▶ [Task details] Scan the data that follows and count the lines with the string "floorplan"; answer with the count alone.

▶ [Data listing]
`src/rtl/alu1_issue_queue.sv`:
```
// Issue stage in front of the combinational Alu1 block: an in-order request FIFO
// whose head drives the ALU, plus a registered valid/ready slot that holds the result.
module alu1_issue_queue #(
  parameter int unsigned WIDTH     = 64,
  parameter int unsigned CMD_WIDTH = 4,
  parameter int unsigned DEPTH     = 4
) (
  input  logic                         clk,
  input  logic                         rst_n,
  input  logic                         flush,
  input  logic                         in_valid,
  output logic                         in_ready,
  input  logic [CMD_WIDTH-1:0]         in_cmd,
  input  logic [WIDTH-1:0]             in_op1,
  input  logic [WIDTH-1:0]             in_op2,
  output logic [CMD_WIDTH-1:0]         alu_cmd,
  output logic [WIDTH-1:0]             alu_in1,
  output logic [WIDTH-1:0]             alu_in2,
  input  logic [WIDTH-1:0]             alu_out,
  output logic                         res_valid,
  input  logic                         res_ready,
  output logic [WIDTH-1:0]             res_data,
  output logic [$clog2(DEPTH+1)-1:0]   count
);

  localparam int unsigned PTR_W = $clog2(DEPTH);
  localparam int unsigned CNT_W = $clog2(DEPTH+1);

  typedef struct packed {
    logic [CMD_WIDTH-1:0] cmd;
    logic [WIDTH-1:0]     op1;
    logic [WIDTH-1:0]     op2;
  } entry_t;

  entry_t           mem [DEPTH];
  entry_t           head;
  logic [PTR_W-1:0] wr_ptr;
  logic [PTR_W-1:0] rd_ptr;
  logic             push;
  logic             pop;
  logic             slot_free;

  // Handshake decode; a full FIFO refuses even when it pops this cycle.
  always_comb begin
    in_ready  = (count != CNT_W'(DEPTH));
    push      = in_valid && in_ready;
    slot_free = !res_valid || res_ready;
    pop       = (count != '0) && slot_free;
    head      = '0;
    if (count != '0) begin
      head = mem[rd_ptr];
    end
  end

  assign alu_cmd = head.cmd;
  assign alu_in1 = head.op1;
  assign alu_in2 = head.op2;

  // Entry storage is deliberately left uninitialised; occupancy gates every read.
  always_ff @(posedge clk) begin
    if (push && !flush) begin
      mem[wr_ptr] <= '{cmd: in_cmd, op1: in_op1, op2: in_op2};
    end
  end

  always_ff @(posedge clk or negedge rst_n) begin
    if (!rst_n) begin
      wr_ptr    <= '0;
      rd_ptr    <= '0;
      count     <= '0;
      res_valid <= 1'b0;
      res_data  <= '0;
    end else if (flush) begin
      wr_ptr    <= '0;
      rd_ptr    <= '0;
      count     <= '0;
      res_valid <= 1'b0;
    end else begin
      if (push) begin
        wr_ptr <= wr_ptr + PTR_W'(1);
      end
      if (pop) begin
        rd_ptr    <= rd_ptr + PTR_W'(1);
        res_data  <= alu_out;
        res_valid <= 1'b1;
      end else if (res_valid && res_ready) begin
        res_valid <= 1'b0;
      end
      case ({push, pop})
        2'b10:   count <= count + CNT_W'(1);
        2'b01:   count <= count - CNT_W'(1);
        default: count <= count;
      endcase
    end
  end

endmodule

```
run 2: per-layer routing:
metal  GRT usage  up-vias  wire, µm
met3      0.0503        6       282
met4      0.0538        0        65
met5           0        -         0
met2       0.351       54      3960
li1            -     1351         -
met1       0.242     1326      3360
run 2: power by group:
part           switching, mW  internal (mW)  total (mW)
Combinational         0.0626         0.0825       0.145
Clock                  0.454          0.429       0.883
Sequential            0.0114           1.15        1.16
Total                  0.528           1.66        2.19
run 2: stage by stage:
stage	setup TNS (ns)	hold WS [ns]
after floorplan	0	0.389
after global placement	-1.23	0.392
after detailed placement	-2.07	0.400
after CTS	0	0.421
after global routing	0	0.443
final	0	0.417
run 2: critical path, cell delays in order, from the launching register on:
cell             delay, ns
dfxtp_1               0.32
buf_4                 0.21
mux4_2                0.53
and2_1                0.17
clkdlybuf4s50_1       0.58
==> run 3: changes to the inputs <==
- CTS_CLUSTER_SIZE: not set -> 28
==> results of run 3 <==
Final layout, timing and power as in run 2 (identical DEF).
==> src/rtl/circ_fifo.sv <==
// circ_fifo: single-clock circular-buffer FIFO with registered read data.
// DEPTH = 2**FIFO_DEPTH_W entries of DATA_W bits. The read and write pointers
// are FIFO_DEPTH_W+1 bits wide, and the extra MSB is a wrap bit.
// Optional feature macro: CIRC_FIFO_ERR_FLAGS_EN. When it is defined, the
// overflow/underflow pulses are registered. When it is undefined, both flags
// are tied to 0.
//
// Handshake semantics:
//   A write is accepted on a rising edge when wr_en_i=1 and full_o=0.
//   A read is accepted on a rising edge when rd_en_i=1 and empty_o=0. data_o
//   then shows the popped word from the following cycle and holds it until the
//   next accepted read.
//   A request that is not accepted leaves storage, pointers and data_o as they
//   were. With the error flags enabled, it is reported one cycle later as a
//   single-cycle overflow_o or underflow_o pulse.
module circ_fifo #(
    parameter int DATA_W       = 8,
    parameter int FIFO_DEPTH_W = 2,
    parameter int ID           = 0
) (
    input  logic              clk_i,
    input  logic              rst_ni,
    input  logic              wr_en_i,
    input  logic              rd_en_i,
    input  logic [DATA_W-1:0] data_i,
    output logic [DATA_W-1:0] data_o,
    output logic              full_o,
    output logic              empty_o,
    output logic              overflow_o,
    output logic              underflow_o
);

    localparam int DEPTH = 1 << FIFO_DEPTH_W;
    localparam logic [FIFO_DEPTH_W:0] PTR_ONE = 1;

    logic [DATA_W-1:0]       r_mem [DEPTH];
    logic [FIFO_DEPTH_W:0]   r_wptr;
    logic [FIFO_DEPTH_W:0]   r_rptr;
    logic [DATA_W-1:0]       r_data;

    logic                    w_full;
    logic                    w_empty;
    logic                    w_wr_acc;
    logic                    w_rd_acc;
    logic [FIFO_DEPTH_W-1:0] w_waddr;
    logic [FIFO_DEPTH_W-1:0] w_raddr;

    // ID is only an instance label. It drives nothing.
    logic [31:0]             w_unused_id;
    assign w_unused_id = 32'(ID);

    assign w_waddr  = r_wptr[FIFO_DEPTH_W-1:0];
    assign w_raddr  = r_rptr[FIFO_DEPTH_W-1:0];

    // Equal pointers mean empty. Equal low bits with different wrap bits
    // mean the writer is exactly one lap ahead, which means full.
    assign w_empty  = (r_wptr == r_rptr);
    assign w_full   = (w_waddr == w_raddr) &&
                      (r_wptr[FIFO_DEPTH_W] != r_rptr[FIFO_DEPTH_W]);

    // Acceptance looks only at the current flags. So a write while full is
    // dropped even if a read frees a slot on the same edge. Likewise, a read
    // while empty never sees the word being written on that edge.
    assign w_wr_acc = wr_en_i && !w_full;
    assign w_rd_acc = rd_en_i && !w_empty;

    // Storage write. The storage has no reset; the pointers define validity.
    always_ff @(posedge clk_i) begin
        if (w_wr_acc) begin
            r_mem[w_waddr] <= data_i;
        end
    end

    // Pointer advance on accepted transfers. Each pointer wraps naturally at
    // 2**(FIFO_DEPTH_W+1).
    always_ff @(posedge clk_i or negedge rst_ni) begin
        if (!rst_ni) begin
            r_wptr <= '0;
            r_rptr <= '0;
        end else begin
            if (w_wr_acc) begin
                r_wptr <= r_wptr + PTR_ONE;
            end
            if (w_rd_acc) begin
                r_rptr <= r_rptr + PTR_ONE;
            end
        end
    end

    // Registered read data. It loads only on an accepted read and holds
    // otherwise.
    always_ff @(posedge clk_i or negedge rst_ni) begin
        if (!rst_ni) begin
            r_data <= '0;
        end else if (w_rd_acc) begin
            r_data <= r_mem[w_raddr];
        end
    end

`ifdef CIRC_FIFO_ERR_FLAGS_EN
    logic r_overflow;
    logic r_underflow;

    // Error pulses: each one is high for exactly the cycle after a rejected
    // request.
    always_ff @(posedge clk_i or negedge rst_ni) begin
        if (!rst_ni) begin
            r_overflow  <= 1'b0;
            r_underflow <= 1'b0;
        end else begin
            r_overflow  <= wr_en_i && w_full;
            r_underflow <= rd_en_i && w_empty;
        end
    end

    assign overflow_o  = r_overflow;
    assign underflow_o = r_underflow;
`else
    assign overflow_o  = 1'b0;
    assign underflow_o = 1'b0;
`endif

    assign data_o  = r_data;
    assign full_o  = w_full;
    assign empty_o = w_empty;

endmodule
---
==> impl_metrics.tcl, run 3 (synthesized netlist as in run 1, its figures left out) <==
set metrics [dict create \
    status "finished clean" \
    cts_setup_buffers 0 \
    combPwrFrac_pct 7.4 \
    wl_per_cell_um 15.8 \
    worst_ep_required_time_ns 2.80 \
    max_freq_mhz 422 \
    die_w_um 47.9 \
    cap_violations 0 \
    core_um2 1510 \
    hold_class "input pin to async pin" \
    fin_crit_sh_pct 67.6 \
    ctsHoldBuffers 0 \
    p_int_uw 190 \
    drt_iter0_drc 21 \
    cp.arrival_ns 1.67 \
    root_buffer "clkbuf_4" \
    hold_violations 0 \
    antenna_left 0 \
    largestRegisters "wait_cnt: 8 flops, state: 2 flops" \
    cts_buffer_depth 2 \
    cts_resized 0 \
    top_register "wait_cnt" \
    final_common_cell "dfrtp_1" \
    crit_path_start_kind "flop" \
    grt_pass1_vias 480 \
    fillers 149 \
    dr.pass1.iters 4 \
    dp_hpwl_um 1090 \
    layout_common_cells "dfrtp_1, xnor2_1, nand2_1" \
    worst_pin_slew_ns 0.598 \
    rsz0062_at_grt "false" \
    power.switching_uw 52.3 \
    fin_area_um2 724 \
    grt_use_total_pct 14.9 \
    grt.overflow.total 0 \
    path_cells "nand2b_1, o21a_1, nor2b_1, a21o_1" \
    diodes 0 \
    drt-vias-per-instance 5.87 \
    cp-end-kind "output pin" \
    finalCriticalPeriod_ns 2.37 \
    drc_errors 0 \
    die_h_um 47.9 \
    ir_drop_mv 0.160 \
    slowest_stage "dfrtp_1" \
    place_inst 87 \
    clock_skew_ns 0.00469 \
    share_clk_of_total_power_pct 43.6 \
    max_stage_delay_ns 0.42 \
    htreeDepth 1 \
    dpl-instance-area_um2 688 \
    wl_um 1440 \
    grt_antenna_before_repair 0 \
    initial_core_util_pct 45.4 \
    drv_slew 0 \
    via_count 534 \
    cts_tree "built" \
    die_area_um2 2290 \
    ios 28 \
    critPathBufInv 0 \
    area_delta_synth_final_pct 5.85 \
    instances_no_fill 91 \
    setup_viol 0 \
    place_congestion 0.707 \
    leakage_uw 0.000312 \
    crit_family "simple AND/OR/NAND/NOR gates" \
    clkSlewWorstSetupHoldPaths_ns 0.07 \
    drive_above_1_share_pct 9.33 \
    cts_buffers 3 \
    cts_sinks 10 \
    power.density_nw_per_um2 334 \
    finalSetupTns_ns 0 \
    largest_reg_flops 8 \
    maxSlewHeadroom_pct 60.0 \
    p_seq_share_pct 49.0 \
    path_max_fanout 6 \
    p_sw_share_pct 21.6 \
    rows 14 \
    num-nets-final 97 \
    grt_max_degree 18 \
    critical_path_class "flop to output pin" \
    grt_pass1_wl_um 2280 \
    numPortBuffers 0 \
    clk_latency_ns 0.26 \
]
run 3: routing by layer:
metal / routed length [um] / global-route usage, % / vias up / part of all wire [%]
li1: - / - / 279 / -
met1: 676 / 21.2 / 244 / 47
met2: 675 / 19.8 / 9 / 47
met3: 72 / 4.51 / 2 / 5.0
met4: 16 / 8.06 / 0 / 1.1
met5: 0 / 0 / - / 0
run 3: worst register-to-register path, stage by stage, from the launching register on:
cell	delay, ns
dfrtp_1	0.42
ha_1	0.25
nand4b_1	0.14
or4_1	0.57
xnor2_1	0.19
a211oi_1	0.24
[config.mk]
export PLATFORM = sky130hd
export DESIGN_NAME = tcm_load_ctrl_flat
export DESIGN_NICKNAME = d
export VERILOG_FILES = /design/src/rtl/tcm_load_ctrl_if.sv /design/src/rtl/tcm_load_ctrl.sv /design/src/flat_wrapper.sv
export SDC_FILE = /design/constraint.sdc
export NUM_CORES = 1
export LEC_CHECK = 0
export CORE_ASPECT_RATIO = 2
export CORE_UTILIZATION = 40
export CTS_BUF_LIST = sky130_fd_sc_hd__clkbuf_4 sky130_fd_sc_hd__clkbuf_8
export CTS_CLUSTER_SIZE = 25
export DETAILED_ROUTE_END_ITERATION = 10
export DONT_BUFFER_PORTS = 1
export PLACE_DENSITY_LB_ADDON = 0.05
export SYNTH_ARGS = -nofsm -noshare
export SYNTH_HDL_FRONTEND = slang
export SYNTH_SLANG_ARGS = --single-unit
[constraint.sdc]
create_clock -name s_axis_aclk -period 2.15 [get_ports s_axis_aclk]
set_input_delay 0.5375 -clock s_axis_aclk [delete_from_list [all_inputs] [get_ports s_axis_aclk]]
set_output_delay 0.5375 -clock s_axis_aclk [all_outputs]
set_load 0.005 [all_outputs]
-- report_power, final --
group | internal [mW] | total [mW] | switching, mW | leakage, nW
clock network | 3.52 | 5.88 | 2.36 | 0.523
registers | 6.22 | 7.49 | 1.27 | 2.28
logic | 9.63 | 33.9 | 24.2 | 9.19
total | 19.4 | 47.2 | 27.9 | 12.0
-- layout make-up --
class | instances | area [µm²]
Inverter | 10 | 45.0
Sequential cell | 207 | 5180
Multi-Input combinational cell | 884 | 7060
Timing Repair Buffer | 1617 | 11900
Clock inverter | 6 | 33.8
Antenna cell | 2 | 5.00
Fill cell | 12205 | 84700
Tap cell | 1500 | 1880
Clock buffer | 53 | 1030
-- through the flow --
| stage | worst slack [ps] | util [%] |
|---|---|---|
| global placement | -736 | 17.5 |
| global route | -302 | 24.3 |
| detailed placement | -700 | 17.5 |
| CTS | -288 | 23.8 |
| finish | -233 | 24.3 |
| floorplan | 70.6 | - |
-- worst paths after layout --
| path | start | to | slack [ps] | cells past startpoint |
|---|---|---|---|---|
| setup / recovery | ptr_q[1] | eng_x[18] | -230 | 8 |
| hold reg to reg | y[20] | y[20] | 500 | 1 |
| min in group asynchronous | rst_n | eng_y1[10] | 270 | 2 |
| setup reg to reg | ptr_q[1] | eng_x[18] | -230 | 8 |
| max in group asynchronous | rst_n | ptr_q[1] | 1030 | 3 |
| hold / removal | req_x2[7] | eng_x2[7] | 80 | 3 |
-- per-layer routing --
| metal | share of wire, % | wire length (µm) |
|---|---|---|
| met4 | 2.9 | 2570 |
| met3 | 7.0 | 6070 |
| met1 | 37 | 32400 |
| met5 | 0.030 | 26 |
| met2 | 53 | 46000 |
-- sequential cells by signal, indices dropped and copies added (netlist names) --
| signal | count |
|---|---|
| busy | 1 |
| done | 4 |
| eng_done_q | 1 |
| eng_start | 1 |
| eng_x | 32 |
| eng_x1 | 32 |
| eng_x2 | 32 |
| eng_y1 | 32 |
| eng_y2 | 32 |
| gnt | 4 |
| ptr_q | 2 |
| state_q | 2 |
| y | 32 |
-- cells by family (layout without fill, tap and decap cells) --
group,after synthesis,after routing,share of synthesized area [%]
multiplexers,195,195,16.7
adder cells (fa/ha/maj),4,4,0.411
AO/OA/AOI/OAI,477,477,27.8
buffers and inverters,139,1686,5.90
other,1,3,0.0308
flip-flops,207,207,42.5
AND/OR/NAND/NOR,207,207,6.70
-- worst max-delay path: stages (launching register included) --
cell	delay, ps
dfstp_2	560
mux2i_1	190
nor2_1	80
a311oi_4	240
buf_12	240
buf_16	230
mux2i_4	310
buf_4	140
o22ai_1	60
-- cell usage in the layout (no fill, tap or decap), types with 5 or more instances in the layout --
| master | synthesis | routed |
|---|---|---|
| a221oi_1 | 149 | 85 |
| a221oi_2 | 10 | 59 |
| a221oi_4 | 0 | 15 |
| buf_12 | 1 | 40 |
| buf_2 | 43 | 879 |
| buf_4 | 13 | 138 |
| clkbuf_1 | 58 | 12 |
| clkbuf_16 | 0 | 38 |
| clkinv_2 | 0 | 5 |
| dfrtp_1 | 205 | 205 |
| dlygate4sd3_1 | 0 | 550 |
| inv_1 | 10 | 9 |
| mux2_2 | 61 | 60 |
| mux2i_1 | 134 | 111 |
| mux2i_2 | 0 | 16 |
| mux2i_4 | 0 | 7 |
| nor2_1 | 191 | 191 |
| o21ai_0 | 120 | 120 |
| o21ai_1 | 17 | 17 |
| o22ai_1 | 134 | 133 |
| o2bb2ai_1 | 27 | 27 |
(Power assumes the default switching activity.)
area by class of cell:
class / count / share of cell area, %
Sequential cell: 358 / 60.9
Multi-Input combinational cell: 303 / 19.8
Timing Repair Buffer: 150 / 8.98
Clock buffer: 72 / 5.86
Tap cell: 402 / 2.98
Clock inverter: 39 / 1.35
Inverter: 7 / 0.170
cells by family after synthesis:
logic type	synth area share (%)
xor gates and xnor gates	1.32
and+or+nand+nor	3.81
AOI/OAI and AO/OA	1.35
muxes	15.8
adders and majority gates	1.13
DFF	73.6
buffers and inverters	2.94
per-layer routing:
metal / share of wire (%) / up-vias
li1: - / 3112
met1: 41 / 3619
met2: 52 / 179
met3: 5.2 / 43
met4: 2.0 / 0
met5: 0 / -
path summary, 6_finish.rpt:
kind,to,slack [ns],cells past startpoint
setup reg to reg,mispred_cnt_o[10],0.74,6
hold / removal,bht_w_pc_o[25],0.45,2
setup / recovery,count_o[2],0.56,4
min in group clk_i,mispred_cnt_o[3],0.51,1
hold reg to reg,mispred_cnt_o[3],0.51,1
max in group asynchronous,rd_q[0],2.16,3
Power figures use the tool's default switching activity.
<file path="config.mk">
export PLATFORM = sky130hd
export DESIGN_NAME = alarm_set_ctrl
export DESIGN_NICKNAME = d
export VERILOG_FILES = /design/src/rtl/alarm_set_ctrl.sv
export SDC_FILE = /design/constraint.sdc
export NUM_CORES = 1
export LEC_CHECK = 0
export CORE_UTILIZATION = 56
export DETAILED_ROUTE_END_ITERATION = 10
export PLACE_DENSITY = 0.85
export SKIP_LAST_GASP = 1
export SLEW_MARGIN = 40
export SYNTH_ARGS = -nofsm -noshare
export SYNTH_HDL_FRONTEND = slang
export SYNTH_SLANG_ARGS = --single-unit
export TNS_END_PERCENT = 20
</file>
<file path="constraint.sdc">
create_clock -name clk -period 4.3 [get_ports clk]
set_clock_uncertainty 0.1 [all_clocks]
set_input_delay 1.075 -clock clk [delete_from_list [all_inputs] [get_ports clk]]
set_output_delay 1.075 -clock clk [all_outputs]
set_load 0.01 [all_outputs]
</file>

▶ [Task answer] 2